El crimen dispara, El Niño avanza y la oposición devuelve el desfibrilador a mesa de partes. Su agenda ideológica, en cambio, recibe atención inmediata.

La izquierda ha descubierto cómo atender una emergencia. Primero declara que el país está indefenso. Después cuestiona las herramientas para defenderlo. Finalmente, exige que todo vuelva al punto de partida. Una manera de apagar un incendio devolviendo el extintor por defectos de redacción en la etiqueta.
El diputado Ernesto Zunini, vocero de Juntos por el Perú, reclama que el Ejecutivo presente nuevamente su solicitud de facultades legislativas y la limite a seguridad ciudadana y al fenómeno de El Niño. Reconoce que las urgencias no admiten espera, pero propone atenderlas reiniciando el trámite. El temporal se aproxima, el sicariato no descansa y JP recomienda repetir el formulario.
Mientras las facultades permanecen bajo sospecha, JP despliega la bandera que agitó durante la campaña de Roberto Sánchez. Propone derogar siete normas y Ahora Nación eleva la apuesta a diez. Los paquetes se superponen y apuntan a deshacer reformas sobre crimen organizado, detención preliminar, prescripción, colaboración eficaz, extinción de dominio y responsabilidad penal de los partidos.
Las llaman ‘leyes procrimen’, una etiqueta fabricada para cerrar la discusión antes de empezarla. En otra pista, Indira Huilca propone derogar la amnistía concedida a militares y policías por hechos vinculados a la lucha contra el terrorismo, César Holguín cuestiona el fuero militar-policial y Harvey Colchado plantea limitar las pensiones de retirados con cargos electivos. Los tres pertenecen a Ahora Nación. Cambian los nombres y la envoltura. La obsesión permanece intacta.
Algunas de estas iniciativas merecen discusión. Lo revelador es la velocidad selectiva. Para reabrir batallas ideológicas sobran reflejos. Para responder a las urgencias aparecen escrúpulos, sospechas y laberintos reglamentarios.
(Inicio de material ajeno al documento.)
Background: an optimization exercise with open tools, aiming at small area, a short achievable clock period and few clock cycles per item. Do not read the settings as production practice.
Function was checked by simulation only, so behaviour that the tests miss may differ from the original.
Power and IR drop assume default switching activity.

Design slot_decoder, start of the top module:
module slot_decoder (
    input  wire        clk,
    input  wire        rst,
    input  wire [31:0] ovf_cap,
    input  wire        in_valid,
    output wire        in_ready,
    input  wire [63:0] in_data,
    output reg         out_valid,
    input  wire        out_ready,
    output reg         out_last,
    output reg  [2:0]  out_kind,
    output reg  [1:0]  out_row,
    output reg  [3:0]  out_col,
    output reg  [31:0] out_data
);
For scale: about 4000 cells after synthesis, about 480 flip-flops, roughly 140 I/O pins.
make LEC_CHECK=0 CAP_MARGIN=20 CORE_MARGIN=2 CORE_UTILIZATION=30 PLACE_DENSITY=0.5 SETUP_SLACK_MARGIN=5 SLEW_MARGIN=20 finish   # period 10.0 ns
run.sh (not shown) runs the stock make flow with config.mk's settings and CLKGATE_MAP_FILE= SYNTH_SCRIPT=/design/flow/synth_recipe.tcl, a recipe that flattens the netlist after the stock synthesis.
Testbench counts at the start, summed over its fixed seeds: cycles 178,267, slots 2,400.
Rerun with:
--- a/flow/design.v
+++ b/flow/design.v
@@ -262,18 +262,14 @@
         endcase
     end
     wire raw_pop = (st == S_RAW) && in_ovf && p_push && cnt[0];
     wire dec_pop = dec_go && wcross && wrem != 3'd0;
     wire pop     = raw_pop || dec_pop;
     reg [7:0]  pcol [0:3];   
     reg [2:0]  rk;           
-    reg        pd_v;         
-    reg        pd_rng;
-    reg [2:0]  pd_ek;
-    wire [2:0] pd_kind = pd_rng ? K_RANGE : pd_ek;
     wire [1:0] pred = hdr[6:5];
     wire [7:0] seed = hdr[15:8];
     reg [1:0]  ab_t;
     reg [5:0]  ab_c;
     reg [7:0]  ab_x0, ab_x1;     
     reg [9:0]  ab_m2, ab_m3;     
     reg [1:0]  ab_bad;
@@ -320,15 +316,14 @@
             in_ovf    <= 1'b0;
             qn        <= 2'd0;
             hv        <= 1'b0;
             st        <= S_IDLE;
             rr_v      <= 1'b0;
             ab_v      <= 1'b0;
             rk        <= 3'd0;
-            pd_v      <= 1'b0;
             out_valid <= 1'b0;
         end else begin
             if (take_hdr) begin
                 hdr    <= in_data;
                 hdr_v  <= 1'b1;
                 in_rem <= 6'd7;
                 in_ovf <= 1'b0;
@@ -486,41 +481,37 @@
                     ab_x1  <= a_p1[7:0];
                     ab_bad <= {a_p1[8], a_p0[8]};
                 end else if (rr_t == T_RAW) begin
                     ab_x0  <= rm0[7:0];
                     ab_x1  <= rm1[7:0];
                 end
             end
-            if (pd_v) begin
-                pd_v <= 1'b0;
-                if (rk == 3'd0) rk <= pd_kind;
-            end
             if (advance) begin
                 out_valid <= ab_v;
                 if (ab_v) begin
                     out_last <= (ab_t == T_STS);
                     case (ab_t)
                     T_ROW: begin
                         out_row   <= b_y;
                         out_col   <= ab_c[5:2];
                         out_data  <= {b_p3[7:0], b_p2[7:0], ab_x1, ab_x0};
                         pcol[b_y] <= b_p3[7:0];
-                        pd_v      <= 1'b1;
-                        pd_rng    <= row_range;
-                        pd_ek     <= ab_ek;
+                        if (rk == 3'd0) begin
+                            if (row_range)            rk <= K_RANGE;
+                            else if (ab_ek != 3'd0)   rk <= ab_ek;
+                        end
                     end
                     T_RAW: begin
                         out_row  <= ab_c[5:4];
                         out_col  <= ab_c[3:0];
                         out_data <= {ab_m3[7:0], ab_m2[7:0], ab_x1, ab_x0};
                     end
                     default: begin
-                        out_kind <= (rk != 3'd0) ? rk : (pd_v && pd_kind != 3'd0) ? pd_kind : ab_ek;
+                        out_kind <= (rk != 3'd0) ? rk : ab_ek;
                         rk       <= 3'd0;
-                        pd_v     <= 1'b0;
                     end
                     endcase
                 end
             end
         end
     end
 endmodule
What happened: Wire length goes down by 3.0%; die area goes down by 0.32%; non-clock buffer count goes up by 24; synthesized cell count goes down by 2.6%; sequential cell count goes down by 5.
Testbench counts after the change, summed over its fixed seeds: cycles 178,267, slots 2,400.

---

slot_decoder, a different RTL version from the one above (not shown whole).
Size in the first run: roughly 5,200 cells after synthesis, roughly 480 flip-flops, ~140 I/O pins.
make LEC_CHECK=0 ABC_AREA=1 CAP_MARGIN=20 CORE_MARGIN=2 CORE_UTILIZATION=45 PLACE_DENSITY=0.65 SETUP_SLACK_MARGIN=5 SLEW_MARGIN=20 finish   # period 10.0 ns
Testbench counts at the start, summed over its fixed seeds: cycles 177,687, slots 2,400.
Change:
--- a/flow/design.v
+++ b/flow/design.v
@@ -154,16 +154,12 @@
             if (!hd[f_i]) nb = f_i[3:0];
         fz[nb] = 1'b1;
     end
     wire escape = fz[15];
     reg [24:0] s_oh;         
     reg [9:0]  sm;
-    function [9:0] rfast;
-        input [1:0] fm;
-        rfast = (fm == 2'd1) ? 10'h3FF : (fm == 2'd2) ? 10'd1 : 10'd0;
-    endfunction
     integer n_i;
     always @* begin
         s_oh = 25'd0;
         sm   = 10'd0;
         if (zero_len) begin
             s_oh[0] = 1'b1;
@@ -176,29 +172,14 @@
                     s_oh[n_i + 1 + kk] = 1'b1;
                     sm = sm | ((n_i << kk) | ((hd >> (n_i + 1)) & ((10'd1 << kk) - 10'd1)));
                 end
         end
     end
     wire [4:0] s_len = zero_len ? 5'd0 : escape ? 5'd24 : {1'b0, nb} + {2'd0, kk} + 5'd1;
-    reg [15:0] s_gt, s_ge;   
-    reg [12:0] f_ge;         
-    integer h_i;
-    always @* begin
-        for (h_i = 0; h_i < 15; h_i = h_i + 1) begin
-            s_gt[h_i] = ({1'b0, p6} + h_i + 1 + kk) > 7'd64;
-            s_ge[h_i] = ({1'b0, p6} + h_i + 1 + kk) >= 7'd64;
-        end
-        s_gt[15] = ({1'b0, p6} + 7'd24) > 7'd64;
-        s_ge[15] = ({1'b0, p6} + 7'd24) >= 7'd64;
-        for (h_i = 0; h_i < 13; h_i = h_i + 1)
-            f_ge[h_i] = ({1'b0, p6} + h_i) >= 7'd64;
-    end
-    wire s_past  = !zero_len && ((fz & s_gt) != 16'd0);
-    wire s_leave = !zero_len && ((fz & s_ge) != 16'd0);
-    wire s_over  = (wrem == 3'd0) ? !zero_len : (wrem == 3'd1 && s_past);
-    wire [9:0] s_r = sm[0] ? ~{1'b0, sm[9:1]} : {1'b0, sm[9:1]};
+    wire [6:0] s_end = {1'b0, p6} + {2'd0, s_len};
+    wire s_over  = (wrem == 3'd0) ? !zero_len : (wrem == 3'd1 && s_end > 7'd64);
     wire bad_esc = escape && !zero_len && hd[23:15] == 9'h1FF;
     wire dec_go = (st == S_DEC) && hv && avail && rr_free;
     wire s_err  = s_over || bad_esc;
     reg [3:0] f_len;         
     integer c_i;
     always @* begin
@@ -207,13 +188,13 @@
             if (f_end[c_i]) f_len = f_len | c_i[3:0];
     end
     wire [4:0]  c_bin = fast ? {1'b0, f_len} : s_len;
     wire [47:0] eh_sh = eh >> c_bin;
     wire [23:0] hd_nx = eh_sh[23:0];
     wire [6:0] ptr_nx = ptr + {2'd0, c_bin};
-    wire       wcross = fast ? ((f_end & f_ge) != 13'd0) : s_leave;    
+    wire       wcross = ptr_nx[6] != ptr[6];    
     wire [2:0] cur_w = 3'd0 - wrem;
     wire pad_bad = any1 && wrem != 3'd0 &&
                    (last1[8:6] > cur_w || (last1[8:6] == cur_w && last1[5:0] >= p6));
     function [15:0] crc16_4bytes;    
         input [15:0] c_in;
         input [31:0] d;
@@ -309,13 +290,13 @@
         input [7:0] sd;
         input       ul;
         input       uu;
         reg   [11:0] r, a, b, s;
         reg          chain, avg;
         begin
-            r = {{2{mm[9]}}, mm};
+            r = mm[0] ? ~{3'b000, mm[9:1]} : {3'b000, mm[9:1]};
             chain = (pr != 2'd3) && (ul || (!uu && pr != 2'd1));
             avg   = (pr == 2'd2) && !ul && !uu;
             a = chain ? {4'd0, lf} : {4'd0, (pr == 2'd3) ? sd : up};
             b = avg ? ({4'd0, up} + {r[10:0], 1'b0}) : r;
             s = a + b;
             if (avg) pix = {s[11] | s[10] | s[9], s[8:1]};
@@ -448,35 +429,35 @@
                         if (ri <= 2'd1) rm1 <= 10'd0;
                         if (ri <= 2'd2) rm2 <= 10'd0;
                         rm3 <= 10'd0;
                     end else begin
                         case (ri)
                         2'd0: begin
-                            rm0 <= rfast(fm0);
-                            if (nz2) rm1 <= rfast(fm1);
-                            if (nz3) rm2 <= rfast(fm2);
-                            if (nz4) rm3 <= rfast(fm3);
+                            rm0 <= {8'd0, fm0};
+                            if (nz2) rm1 <= {8'd0, fm1};
+                            if (nz3) rm2 <= {8'd0, fm2};
+                            if (nz4) rm3 <= {8'd0, fm3};
                         end
                         2'd1: begin
-                            rm1 <= rfast(fm0);
-                            if (nz2) rm2 <= rfast(fm1);
-                            if (nz3) rm3 <= rfast(fm2);
+                            rm1 <= {8'd0, fm0};
+                            if (nz2) rm2 <= {8'd0, fm1};
+                            if (nz3) rm3 <= {8'd0, fm2};
                         end
                         2'd2: begin
-                            rm2 <= rfast(fm0);
-                            if (nz2) rm3 <= rfast(fm1);
+                            rm2 <= {8'd0, fm0};
+                            if (nz2) rm3 <= {8'd0, fm1};
                         end
-                        default: rm3 <= rfast(fm0);
+                        default: rm3 <= {8'd0, fm0};
                         endcase
                     end
                 end else begin
                     case (ri)
-                    2'd0: rm0 <= s_r;
-                    2'd1: rm1 <= s_r;
-                    2'd2: rm2 <= s_r;
-                    default: rm3 <= s_r;
+                    2'd0: rm0 <= sm;
+                    2'd1: rm1 <= sm;
+                    2'd2: rm2 <= sm;
+                    default: rm3 <= sm;
                     endcase
                 end
             end
             if (p_push) begin
                 rr_v  <= 1'b1;
                 rr_t  <= p_t;
The changed run finished clean.
Clock skew increases by 8.2 ps.
Utilization decreases by 0.50 points.
Non-clock buffer count falls by 20.
Design area came out lower by a few percent.
Wire length falls by roughly a tenth.
Power drops by a few percent.
Synthesized cell count falls by a little under a tenth.
Testbench counts after the change, summed over its fixed seeds: cycles 177,687, slots 2,400.

## separate check: timing with driven ports
In the flow no input, the clock included, has a driving cell. The finished layouts below were timed again as built, in two steps.
Step 1 assumes that a clkbuf_16 drives the clock port and a buf_2 every other input.
Step 2 also shifts input and output timing later by t, the mid clock arrival at the registers, as if the neighbouring blocks saw the same clock.
Slacks: ideal ports / drivers / drivers and shift; pairs: ideal ports / drivers.
run | t (ns) | setup WS [ns] | worst setup path at the end | clock arrival spread, ns | worst data-port slew with drivers (ns)
the first run of note 1 | 0.714 | 4.836 / 4.836 / 4.384 | input to register | 0.023 / 0.023 | 0.05
the second run of note 1 | 0.701 | 4.749 / 4.749 / 4.344 | input to register | 0.070 / 0.070 | 0.05
the first run of note 2 | 0.695 | 4.739 / 4.739 / 4.207 | input to register | 0.044 / 0.045 | 0.08
the second run of note 2 | 0.689 | 4.825 / 4.825 / 4.229 | input to register | 0.049 / 0.050 | 0.12
After both steps setup and hold are still met in every run listed. The setup slack of the second run of note 2, which loses most, moves by 0.000 ns with the drivers and by -0.596 ns with both steps.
El problema no es que la oposición legisle. El problema es que pretenda reducir la agenda a aquello que cabe dentro de su libreto. Las facultades no abarcan solo seguridad y prevención ante El Niño. Incluyen eliminar barreras burocráticas, simplificar trámites, mejorar la regulación, impulsar la transformación digital, fortalecer a las mypes y promover empleo. No son asuntos decorativos. Son parte del engranaje oxidado que impide al Estado reaccionar incluso ante una emergencia declarada.
El Parlamento debe revisar, recortar y controlar. Delegar facultades no significa extender un cheque en blanco ni convertir al Congreso en mesa de partes. Pero fiscalizar es poner límites, no esconder el reloj. Una cosa es impedir excesos y otra convertir el procedimiento en sala de espera mientras afuera se acumulan cadáveres y las lluvias amenazan con causar estragos.
La izquierda parece querer un Gobierno con las manos atadas para luego denunciar que no actúa. Es su especialidad. Fabricar la parálisis, contemplar el desastre y presentarse después como testigo indignado.
El país no puede esperar mientras el Parlamento decide qué urgencias combinan con su ideología. Cuando lleguen las lluvias y vuelva a disparar el sicario, nadie podrá defenderse con una cuestión previa. La demora también tendrá autores. Sus firmas estarán en el expediente.